A government spokesman said the state's eastern district of Lakhimpur was the worst hit, with an estimated 50 villages inundated by flooding that began Saturday.
"The situation is critical with many parts of the district under waist-deep water," Lakhimpur police chief SA Karim told AFP by telephone.
A government bulletin said the Brahmaputra river, which flows through Tibet, India and Bangladesh before emptying in the Bay of Bengal, and its tributaries were flowing above the danger mark in at least six places.
A first wave of monsoon flooding in Assam last month killed eight people and displaced 400,000 others, most of them also in Lakhimpur district.
"Thousands of people are taking shelter in makeshift camps and on embankments and other raised platforms," Karim said, adding that authorities were providing them with food.

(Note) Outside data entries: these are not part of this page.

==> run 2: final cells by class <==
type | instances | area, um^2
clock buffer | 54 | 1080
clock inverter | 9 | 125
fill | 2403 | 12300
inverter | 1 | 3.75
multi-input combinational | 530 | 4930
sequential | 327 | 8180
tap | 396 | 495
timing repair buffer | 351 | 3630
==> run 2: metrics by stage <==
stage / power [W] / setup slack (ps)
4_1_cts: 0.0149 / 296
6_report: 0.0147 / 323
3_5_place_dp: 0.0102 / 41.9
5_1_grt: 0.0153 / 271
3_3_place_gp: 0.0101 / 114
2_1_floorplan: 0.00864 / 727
**src/rtl/ft_tx_stream.sv**
```systemverilog
// ft_tx_stream: sample FIFO plus FT600 245-synchronous write engine.
// Samples enter through a valid/ready port and are drained to the FT600
// in bursts gated by txe_n. wr_n, be, ft_oe and ft_data are registered.
module ft_tx_stream #(
    parameter int DATA_W     = 16,
    parameter int BE_W       = 2,
    parameter int FIFO_DEPTH = 16,
    parameter int BURST_MIN  = 8,
    parameter int MAX_BURST  = 64,
    parameter int TIMEOUT    = 255
) (
    input  logic                          clk,
    input  logic                          rst_n,
    input  logic [DATA_W-1:0]             s_data,
    input  logic                          s_valid,
    output logic                          s_ready,
    input  logic                          txe_n,
    output logic [DATA_W-1:0]             ft_data,
    output logic [BE_W-1:0]               be,
    output logic                          wr_n,
    output logic                          ft_oe,
    output logic [$clog2(FIFO_DEPTH):0]   level,
    output logic [31:0]                   words_sent
);

    localparam int AW = $clog2(FIFO_DEPTH);
    localparam int LW = AW + 1;
    localparam int TW = $clog2(TIMEOUT + 1);
    localparam int BW = $clog2(MAX_BURST + 1);

    typedef enum logic [1:0] {IDLE, WAIT_TXE, WRITE} state_t;

    state_t            state, state_next;
    logic [DATA_W-1:0] mem [FIFO_DEPTH];
    logic [AW-1:0]     wr_ptr, rd_ptr;
    logic [LW-1:0]     count;
    logic [TW-1:0]     idle_timer;
    logic [BW-1:0]     burst_cnt;
    logic              push, pop, accept, fifo_empty, start, burst_more;
    logic              wr_n_next, ft_oe_next;

    // s_ready is held low during reset so nothing is pushed into a FIFO being cleared.
    assign s_ready    = rst_n && (count != LW'(FIFO_DEPTH));
    assign push       = s_valid && s_ready;
    assign fifo_empty = (count == '0);
    assign accept     = !wr_n && !txe_n;
    assign level      = count;

    // FIFO storage write
    // NOTE: the storage array has no reset; occupancy is tracked by count, so stale entries are never read.
    always_ff @(posedge clk) begin
        if (push) mem[wr_ptr] <= s_data;
    end

    // FIFO pointers and occupancy
    // NOTE: sequential state is updated with non-blocking assignments only, so every block sees pre-edge values.
    always_ff @(posedge clk or negedge rst_n) begin
        if (!rst_n) begin
            wr_ptr <= '0;
            rd_ptr <= '0;
            count  <= '0;
        end else begin
            if (push) wr_ptr <= wr_ptr + AW'(1);
            if (pop)  rd_ptr <= rd_ptr + AW'(1);
            case ({push, pop})
                2'b10:   count <= count + LW'(1);
                2'b01:   count <= count - LW'(1);
                default: count <= count;
            endcase
        end
    end

    // Idle timer: runs while words wait in IDLE, restarts on push or on leaving IDLE
    always_ff @(posedge clk or negedge rst_n) begin
        if (!rst_n) begin
            idle_timer <= '0;
        end else if (state != IDLE || push || fifo_empty || start) begin
            idle_timer <= '0;
        end else if (idle_timer != TW'(TIMEOUT)) begin
            idle_timer <= idle_timer + TW'(1);
        end
    end

    // Burst length and lifetime accept counters
    always_ff @(posedge clk or negedge rst_n) begin
        if (!rst_n) begin
            burst_cnt  <= '0;
            words_sent <= '0;
        end else begin
            if (state == IDLE && start) burst_cnt <= '0;
            else if (accept)            burst_cnt <= burst_cnt + BW'(1);
            if (accept) words_sent <= words_sent + 32'd1;
        end
    end

    // FSM state register
    always_ff @(posedge clk or negedge rst_n) begin
        if (!rst_n) state <= IDLE;
        else        state <= state_next;
    end

    // FSM next state and FIFO pop decision
    // NOTE: every signal driven here gets a default first, so no path can infer a latch.
    always_comb begin
        state_next = state;
        pop        = 1'b0;
        start      = (count >= LW'(BURST_MIN)) ||
                     (!fifo_empty && idle_timer == TW'(TIMEOUT));
        burst_more = (32'(burst_cnt) + 32'd1) < 32'(MAX_BURST);
        case (state)
            IDLE: begin
                if (start) begin
                    pop        = 1'b1;
                    state_next = WAIT_TXE;
                end
            end
            WAIT_TXE: begin
                if (!txe_n) state_next = WRITE;
            end
            WRITE: begin
                if (txe_n)                          state_next = WAIT_TXE;
                else if (burst_more && !fifo_empty) pop        = 1'b1;
                else                                state_next = IDLE;
            end
            default: state_next = IDLE;
        endcase
    end

    // FSM outputs: pin values for the state being entered, registered below
    always_comb begin
        wr_n_next  = (state_next != WRITE);
        ft_oe_next = (state_next != IDLE);
    end

    // Registered FT600 pin outputs; ft_data only changes on a pop
    always_ff @(posedge clk or negedge rst_n) begin
        if (!rst_n) begin
            wr_n    <= 1'b1;
            be      <= '0;
            ft_oe   <= 1'b0;
            ft_data <= '0;
        end else begin
            wr_n  <= wr_n_next;
            be    <= {BE_W{!wr_n_next}};
            ft_oe <= ft_oe_next;
            if (pop) ft_data <= mem[rd_ptr];
        end
    end

endmodule

```
**config.mk**
```make
export PLATFORM = sky130hd
export DESIGN_NAME = ft_tx_stream
export DESIGN_NICKNAME = d
export VERILOG_FILES = /design/src/rtl/ft_tx_stream.sv
export SDC_FILE = /design/constraint.sdc
export NUM_CORES = 1
export LEC_CHECK = 0
export ABC_CLOCK_PERIOD_IN_PS = 3750
export BUFFER_PORTS_ARGS = -buffer_cell sky130_fd_sc_hd__buf_2
export CELL_PAD_IN_SITES_DETAIL_PLACEMENT = 1
export CELL_PAD_IN_SITES_GLOBAL_PLACEMENT = 1
export CORE_MARGIN = 1
export CORE_UTILIZATION = 40
export CTS_CLUSTER_SIZE = 16
export DETAILED_ROUTE_END_ITERATION = 8
export PLACE_DENSITY = 0.67
export SETUP_SLACK_MARGIN = 0.4
export SKIP_CTS_REPAIR_TIMING = 1
export SLEW_MARGIN = 20
export SYNTH_ARGS = -nofsm -noshare
export SYNTH_HDL_FRONTEND = slang
export SYNTH_SLANG_ARGS = --single-unit
```
**constraint.sdc**
```tcl
create_clock -name clk -period 3.75 [get_ports clk]
set_input_delay 0.1875 -clock clk [delete_from_list [all_inputs] [get_ports clk]]
set_output_delay 0.1875 -clock clk [all_outputs]
set_load 0.01 [all_outputs]
```
==> results by group, run 1 <==
Timing
  • Fin. Hold Viols: 0
  • Setup Skew: 0.0243 ns
  • Slew @ Worst Pin: 0.969 ns
  • Hold Slack: 0.0427 ns
  • RSZ-0062 raised after global routing: false
  • Peak Freq: 0.325 GHz
  • Period utilisation layout: 82.0%
  • Max-slew violations: 0
  • Fin crit period: 3.08 ns
  • Post-route setup TNS: 0 ns
  • # setup viols final: 0
  • Slew margin rel.: 35.4%

Hold path
  • Hold Crit Depth: 1
  • Worst min-delay path class: input port to flip-flop
  • Worst hold start: s_data[0]
  • Worst Hold Path EP: mem[4][0]$_DFFE_PP_

Synthesis
  • Mux cell area share after synthesis: 12.8%
  • Mapped Nets: 756
  • Main area contributors after synthesis: edfxtp_1 57%, dfrtp_1 15%, mux4_2 11%
  • Top cell type by total area after synthesis: edfxtp_1
  • Number of synthesized flops with an enable pin: 256
  • Post-Synth Adder-Cell Area: 1.26%
  • Top cell type's share of synthesized area: 57.1%
  • Post-synthesis cell type count: 49
  • Synth Area in XOR/XNOR: 3.51%
  • Mapped Cells: 723
  • Warnings from Yosys: 0
  • Compound-Gate Fraction of Synth Area: 2.58%
  • Syn Area/Cell: 18.6 sq um
  • Post-Synth Simple-Gate Area: 5.82%
  • Top cells by count, synth: 256 x edfxtp_1, 80 x dfrtp_1, 64 x mux4_2, 37 x xnor2_1, 36 x nand2_1
  • Ys async rst share: 24.0%
  • FF+latch count, synth: 337
  • Prevailing post-synth register cell: edfxtp_1
  • Main combinational cell family by area after synthesis: multiplexers
  • Post-synthesis instance area: 13,500 sq um
  • Sequential area share after synthesis: 72.2%
  • Most frequent cell after synthesis: edfxtp_1

CTS
  • CTS Buf Count: 36
  • Skew-Pair Late Insertion Delay: 0.52 ns
  • Clk slew on worst S/H paths: 0.06 ns
  • H-tree Lvls: 2
  • Clk buf depth: 3
  • CTS tree: done
  • Clock Sinks: 337
  • Root Buffer: clkbuf_16

Floorplan
  • Die area: 34,400 sq um
  • Core Area: 32,800 sq um
  • Initial core utilization: 41.1%
  • Chip Width: 185 microns
  • Row cnt: 66
  • Chip Height: 185 microns
  • # IOs: 78

Power and ir drop
  • PwrDens: 719 nW/um^2
  • Clock network power share: 28.9%
  • Switching Power: 3.33 mW
  • Sequential Power Share: 43.3%
  • Pint: 7.81 mW
  • Gate power share: 27.8%
  • Sw Share: 29.9%
  • Leakage power: 5.66 nW
  • Peak supply drop: 0.376 mV

Worst setup path
  • CP Cell Sequence: ha_1, and4_1, nand4_1, o32ai_1, buf_4, or2_4, ha_1, inv_1, fa_1, nor2b_1, o21ai_0, and3_1, nor3_1, xor2_1
  • Worst r2r path cells: 14
  • Startpoint Class: flip-flop
  • Reg2reg end: level[4]$_DFFE_PN0P_
  • CP arrival: 3.50 ns
  • Worst path slowest cell: fa_1
  • Critical Path Most Common Cell: ha_1
  • Worst EP required: 4.18 ns
  • Critical path class: flip-flop to flip-flop
  • Setup crit end kind: flip-flop
  • Flop2flop setup slack: 0.67 ns
  • Delay of the slowest critical-path stage: 0.40 ns
  • Reg-to-Reg Start: idle_timer[0]$_DFFE_PN0P_
  • Crit Path Max Fanout: 11

GRT
  • GRT Residual Overflow: 0
  • Vias in the first global route: 7,252
  • First-pass GRT wire length: 44,700 microns
  • Total Routing Usage GR: 17.8%
  • Largest net degree at the start of global routing: 52
  • Antenna violations before repair: 4

Final layout
  • Number of nets in the layout: 868
  • P&R area growth vs syn: 15.1%
  • Fillers: 3,149
  • Share of layout cells above drive strength 1: 28.1%
  • Final Non-Filler Cells: 1,305

Place
  • Gpl congestion: 0.719
  • Placed insts: 1,238
  • DP HPWL: 17,500 microns
  • IO buf count: 77

Flow run
  • Max capacitance violation total: 0

Drt
  • Vias/cell: 5.24
  • DR vias: 6,844
  • Routed WL per cell: 22.5 microns
  • Initial drt markers: 395
  • Routed WL: 29,400 microns
  • DR DRC count: 0
  • DR pass1 iterations: 4
  • ANT nets after route: 0

Outcome
  • Outcome: finished clean
[src/rtl/sync_fifo_pkg.sv]
// Shared types and helpers for the synchronous FIFO controller family.
// Provides the occupancy-counter width function and the packed status view
// that monitors and coverage collectors use to sample FIFO flags in one go.
package sync_fifo_pkg;

    // Width needed to hold an occupancy of 0..depth inclusive.
    function automatic int cnt_w(input int depth);
        return $clog2(depth + 1);
    endfunction

    typedef struct packed {
        logic full;
        logic empty;
        logic almost_full;
        logic almost_empty;
        logic overflow;
        logic underflow;
    } fifo_status_t;

endpackage

[src/rtl/fifo_mem.sv]
// DEPTH x DATA_WIDTH storage: one synchronous write port, one read port.
// Read port is combinational when SYNC_FIFO_FWFT_EN is defined, otherwise a
// registered read (reset to 0, holds its value when rd_en is low).
// Ports: clk, reset_n, wr_en/wr_addr/wr_data (write), rd_en/rd_addr/rd_data (read).
module fifo_mem #(
    parameter int DATA_WIDTH = 8,
    parameter int DEPTH      = 16,
    parameter int ADDR_W     = $clog2(DEPTH)
) (
    input  logic                  clk,
    input  logic                  reset_n,
    input  logic                  wr_en,
    input  logic [ADDR_W-1:0]     wr_addr,
    input  logic [DATA_WIDTH-1:0] wr_data,
    input  logic                  rd_en,
    input  logic [ADDR_W-1:0]     rd_addr,
    output logic [DATA_WIDTH-1:0] rd_data
);

    // Storage is deliberately not reset.
    logic [DATA_WIDTH-1:0] mem [DEPTH];

    always_ff @(posedge clk) begin
        if (wr_en) begin
            mem[wr_addr] <= wr_data;
        end
    end

`ifdef SYNC_FIFO_FWFT_EN
    // Head word is visible combinationally; no read register exists.
    logic unused_rd_ctrl;
    assign unused_rd_ctrl = reset_n ^ rd_en;
    assign rd_data        = mem[rd_addr];
`else
    logic [DATA_WIDTH-1:0] rd_q;

    // On a simultaneous write/read of the same slot (full FIFO) the old
    // head is returned, which is the word actually being popped.
    always_ff @(posedge clk) begin
        if (!reset_n) begin
            rd_q <= '0;
        end else if (rd_en) begin
            rd_q <= mem[rd_addr];
        end
    end

    assign rd_data = rd_q;
`endif

endmodule

[src/rtl/sync_fifo_ctrl.sv]
// Single-clock FIFO controller: pointers, occupancy count, threshold flags,
// read-valid strobe and sticky overflow/underflow flags around fifo_mem.
// Ports: clk/reset_n (sync active-low), wr_en/wr_data, rd_en/rd_data/rd_valid,
// full/empty/almost_full/almost_empty/count, overflow/underflow/err_clr.
// Optional macro SYNC_FIFO_FWFT_EN selects first-word-fall-through reads.
module sync_fifo_ctrl
    import sync_fifo_pkg::*;
#(
    parameter int DATA_WIDTH = 8,
    parameter int DEPTH      = 16,
    parameter int AF_THRESH  = DEPTH - 2,
    parameter int AE_THRESH  = 2
) (
    input  logic                      clk,
    input  logic                      reset_n,
    input  logic                      wr_en,
    input  logic [DATA_WIDTH-1:0]     wr_data,
    input  logic                      rd_en,
    output logic [DATA_WIDTH-1:0]     rd_data,
    output logic                      rd_valid,
    output logic                      full,
    output logic                      empty,
    output logic                      almost_full,
    output logic                      almost_empty,
    output logic [cnt_w(DEPTH)-1:0]   count,
    output logic                      overflow,
    output logic                      underflow,
    input  logic                      err_clr
);

    localparam int ADDR_W = $clog2(DEPTH);
    localparam int CW     = cnt_w(DEPTH);

    localparam fifo_status_t RST_STATUS = '{
        full: 1'b0, empty: 1'b1, almost_full: 1'b0,
        almost_empty: 1'b1, overflow: 1'b0, underflow: 1'b0
    };

    // Elaboration-time parameter legality.
    if (DEPTH < 2 || (DEPTH & (DEPTH - 1)) != 0) begin : g_bad_depth
        $fatal(1, "sync_fifo_ctrl: DEPTH must be a power of 2 and >= 2");
    end
    if (AF_THRESH < 1 || AF_THRESH > DEPTH) begin : g_bad_af
        $fatal(1, "sync_fifo_ctrl: AF_THRESH out of range 1..DEPTH");
    end
    if (AE_THRESH < 0 || AE_THRESH > DEPTH - 1) begin : g_bad_ae
        $fatal(1, "sync_fifo_ctrl: AE_THRESH out of range 0..DEPTH-1");
    end

    logic [ADDR_W-1:0] wr_ptr;
    logic [ADDR_W-1:0] rd_ptr;
    logic [CW-1:0]     cnt_q;
    logic [CW-1:0]     cnt_nxt;
    fifo_status_t      stat_q;
    logic              rd_ok;
    logic              wr_ok;

    // Accept decisions use registered state only; a write to a full FIFO
    // succeeds when a pop frees a slot in the same cycle.
    assign rd_ok = rd_en && !stat_q.empty;
    assign wr_ok = wr_en && (!stat_q.full || rd_ok);

    always_comb begin
        cnt_nxt = cnt_q;
        case ({wr_ok, rd_ok})
            2'b10:   cnt_nxt = cnt_q + CW'(1);
            2'b01:   cnt_nxt = cnt_q - CW'(1);
            default: cnt_nxt = cnt_q;
        endcase
    end

    // Flags come from the next count so they line up with count.
    // Error flags: a new error in the same cycle as err_clr wins.
    always_ff @(posedge clk) begin
        if (!reset_n) begin
            wr_ptr <= '0;
            rd_ptr <= '0;
            cnt_q  <= '0;
            stat_q <= RST_STATUS;
        end else begin
            if (wr_ok) wr_ptr <= wr_ptr + ADDR_W'(1);
            if (rd_ok) rd_ptr <= rd_ptr + ADDR_W'(1);
            cnt_q               <= cnt_nxt;
            stat_q.full         <= (cnt_nxt == CW'(DEPTH));
            stat_q.empty        <= (cnt_nxt == '0);
            stat_q.almost_full  <= (cnt_nxt >= CW'(AF_THRESH));
            stat_q.almost_empty <= (cnt_nxt <= CW'(AE_THRESH));
            stat_q.overflow     <= (wr_en && !wr_ok) ? 1'b1 :
                                   err_clr ? 1'b0 : stat_q.overflow;
            stat_q.underflow    <= (rd_en && !rd_ok) ? 1'b1 :
                                   err_clr ? 1'b0 : stat_q.underflow;
        end
    end

    // Gating with reset_n keeps the reset cycle from completing a transfer.
    fifo_mem #(
        .DATA_WIDTH (DATA_WIDTH),
        .DEPTH      (DEPTH),
        .ADDR_W     (ADDR_W)
    ) u_mem (
        .clk     (clk),
        .reset_n (reset_n),
        .wr_en   (wr_ok && reset_n),
        .wr_addr (wr_ptr),
        .wr_data (wr_data),
        .rd_en   (rd_ok && reset_n),
        .rd_addr (rd_ptr),
        .rd_data (rd_data)
    );

`ifdef SYNC_FIFO_FWFT_EN
    assign rd_valid = !stat_q.empty;
`else
    logic rd_valid_q;

    always_ff @(posedge clk) begin
        if (!reset_n) begin
            rd_valid_q <= 1'b0;
        end else begin
            rd_valid_q <= rd_ok;
        end
    end

    assign rd_valid = rd_valid_q;
`endif

    assign count        = cnt_q;
    assign full         = stat_q.full;
    assign empty        = stat_q.empty;
    assign almost_full  = stat_q.almost_full;
    assign almost_empty = stat_q.almost_empty;
    assign overflow     = stat_q.overflow;
    assign underflow    = stat_q.underflow;

endmodule

[config.mk]
export PLATFORM = sky130hd
export DESIGN_NAME = sync_fifo_ctrl
export DESIGN_NICKNAME = d
export VERILOG_FILES = /design/src/rtl/sync_fifo_pkg.sv /design/src/rtl/fifo_mem.sv /design/src/rtl/sync_fifo_ctrl.sv
export SDC_FILE = /design/constraint.sdc
export NUM_CORES = 1
export LEC_CHECK = 0
export ABC_AREA = 1
export CAP_MARGIN = 20
export CORE_MARGIN = 2
export CORE_UTILIZATION = 55
export CTS_CLUSTER_DIAMETER = 50
export DETAILED_ROUTE_END_ITERATION = 10
export PLACE_DENSITY = 0.76
export SYNTH_ARGS = -nofsm -noshare
export SYNTH_HDL_FRONTEND = slang
export SYNTH_SLANG_ARGS = --single-unit
[constraint.sdc]
create_clock -name clk -period 2.9 [get_ports clk]
set_input_delay 0.435 -clock clk [delete_from_list [all_inputs] [get_ports clk]]
set_output_delay 0.435 -clock clk [all_outputs]
set_load 0.005 [all_outputs]
==> metrics.yaml <==
place_inst: 776
synthAdderAreaFrac_pct: 1.54
yosysSeqAreaShare_pct: 67.9
fin_crit_ps: 2390
layout_common_cells: "nand2_1 (200), edfxtp_1 (128), nand3_1 (106)"
num_vias: 4528
multi_input_area_um2: 1810
fin_crit_sh_pct: 82.5
dp_hpwl_um: 9180
outcome: "finished clean"
worst_pin_slew_ps: 757
area_growth_pct: 16.9
wl_um: 14800
ir_drop_mv: 0.383
finalSetupViolations: 0
placed_area_um2: 7010
fmaxAchievable_ghz: 0.418
synth_compound_area_share_pct: 2.76
portBuffers: 32
io_pins: 33
synth_top_family_by_area: "simple AND/OR/NAND/NOR gates"
cts_tree: "done"
die_h_um: 113
firstDrtPassIters: 7
core_area_um2: 11500
crit_chain: "clkdlybuf4s50_1, nand2_2, nand2_1, nand2_2, ha_1, nor2_1, nor2_4, ha_1, mux2i_1, nand2_1, nor2_1, nand2_1, nor2_1"
cts_buffers: 17
synthXorXnorAreaFrac_pct: 0.135
hold_buffers: 0
synth-simple-area-share_pct: 23.3
crit_buf_inv: 1
grtUsageTotal_pct: 24.5
finalNetCount: 673
die_area_um2: 12700
min_from: "underflow"
syn-cell-area_um2: 6490
end_kind: "flop"
ant_nets: 0
vias_per_cell: 5.61
row_count: 39
cts.sink_count: 156
first_iter_violations: 444
finalNonFillerCells: 807
ys_types: 27
cts_root_buf: "clkbuf_16"
p_per_area_nw_per_um2: 741
dp_slack_ps: 106
grt_pass1_vias: 4444
crit_type: "in2reg"
post_cts_buffers: 0
gp_congestion: 0.811
holdCritPathClass: "reg2reg"
skew_ps: 8.68
num_antenna_cells: 0
stdcell_area_um2: 7590
ys_seq_elements: 156
grt_max_degree: 67
critPathMaxStageDelay_ps: 490
synthMuxAreaShare_pct: 0.154
rsz0062_at_grt: "false"
max_cap_violations: 0
final_core_util_pct: 66.2
report.final.slew_viol_count: 0
reg2reg_slack_ps: 630
p_leak_uw: 0.00286
n_fill_cell: 878
h-tree-depth: 4
critPathTopFamily: "simple AND/OR/NAND/NOR gates"
overflow: 0
antenna_found_initial: 0
netlist_instances: 607
cts_resized: 0
tns_ps: 0
die_w_um: 113
initial_core_util_pct: 56.6
clock_path_buffers: 2
startpoint: "rd_en"
relSlewSlack_pct: 49.4
arrival_ps: 2740
hold_viol: 0
path_clk_slew_ps: 60
avgSynthCellArea_um2: 10.7
cp_slowest_cell: "clkdlybuf4s50_1"
drcViolationCount: 0
grt_first_pass_wirelength_um: 23500
synth_nets: 628
critPathMaxFanout: 7
crit_path_start_kind: "input pin"
fin_ws_ps: 508
final_common_cell: "nand2_1"
seq_area_um2: 4410
avgRoutedWirePerCell_um: 18.3
yosysWarnings: 0
required_ps: 3250
r2r-start: "empty"
worstSkewPairLatency_ps: 420
drive_gt1_share_pct: 9.79
[report_power, final]
group / internal [uW] / total (uW) / switching (uW) / leakage [uW]
Combinational: 318 / 876 / 558 / 0.00120
Clock: 1350 / 2190 / 844 / 0.000278
Sequential: 2500 / 2550 / 54.9 / 0.00138
[routing by layer]
layer,track usage [%],routed length (um)
met1,33.4,6240
met2,38.7,7140
met3,6.59,1170
met4,7.72,235
met5,0,0
[flip-flops by register name, summed over array words and instances, names as in the netlist]
| name | count |
|---|---|
| rd_valid | 1 |
| rd_ptr | 4 |
| almost_empty | 1 |
| almost_full | 1 |
| full | 1 |
| u_mem.mem | 128 |
| u_mem.rd_data | 8 |
| underflow | 1 |
| empty | 1 |
| overflow | 1 |
| wr_ptr | 4 |
| count | 5 |
[cells by family after synthesis]
kind of cell	Yosys count
and+or+nand+nor	350
xor gates and xnor gates	1
muxes	1
buffers and inverters	58
AOI/OAI and AO/OA	33
adders and majority gates	8
DFF	156
[worst register-to-register path, delay by kind of cell, from the launching register on]
family | cells | cell delay, ps
flops | 1 | 350
simple gates | 9 | 940
mux | 1 | 230
fa+ha+maj | 2 | 580
buf+inv | 2 | 140
[final timing paths]
path,cells after the start,to
setup / recovery,13,full
hold / removal,2,underflow
setup reg to reg,14,full
hold reg to reg,2,underflow
[metrics by stage]
stage          hold slack (ps)  total power [uW]
4_1_cts                    463              5640
6_report                   461              5620
2_1_floorplan              455              3150
3_5_place_dp               454              3470
5_1_grt                    483              5850
3_3_place_gp               453              3440
[synth_stat cells]
| cell | count | area [um^2] |
|---|---|---|
| nor3_1 | 11 | 55.1 |
| mux2i_1 | 1 | 10.0 |
| nor2_4 | 2 | 22.5 |
| a31oi_1 | 8 | 50.1 |
| clkinv_1 | 2 | 7.51 |
| clkbuf_1 | 6 | 22.5 |
| dfxtp_1 | 28 | 561 |
| o21ai_0 | 14 | 70.1 |
| nand2_1 | 200 | 751 |
| o21ai_1 | 2 | 10.0 |
| nand2_2 | 4 | 25.0 |
| nor2_1 | 21 | 78.8 |
| nand3_1 | 106 | 531 |
| a21oi_1 | 8 | 40.0 |
| nor3b_1 | 1 | 7.51 |
| inv_1 | 23 | 86.3 |
| edfxtp_1 | 128 | 3840 |
| ha_1 | 8 | 100 |
| xor2_1 | 1 | 8.76 |
| buf_4 | 5 | 37.5 |
| nand3_2 | 2 | 20.0 |
| inv_2 | 4 | 15.0 |
| buf_2 | 15 | 75.1 |
| buf_6 | 3 | 33.8 |
| nor2_2 | 1 | 6.26 |
| nand4_1 | 2 | 12.5 |
| o21ai_2 | 1 | 8.76 |
[final cells by class]
type	count	area share (%)
Clock buffer	20	5.76
Clock inverter	11	1.91
Timing Repair Buffer	55	6.66
Sequential cell	156	58.1
Multi-Input combinational cell	393	23.8
Tap cell	143	2.36
Inverter	29	1.43
(Power assumes the default switching activity.)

The swirling waters of the 2,906-kilometre (1,816-mile) Brahmaputra river have been treacherous across the district, breaching more than a dozen embankments and sweeping away road bridges and stretches of highways.
Authorities said a railway bridge was also washed away, forcing the suspension of train services in the area.
Every year the monsoon causes the river -- one of Asia's longest -- to flood in Assam, a state of 26 million people.
In 2004, Assam saw some of its worst floods, which killed at least 200 people and displaced almost half the state's population.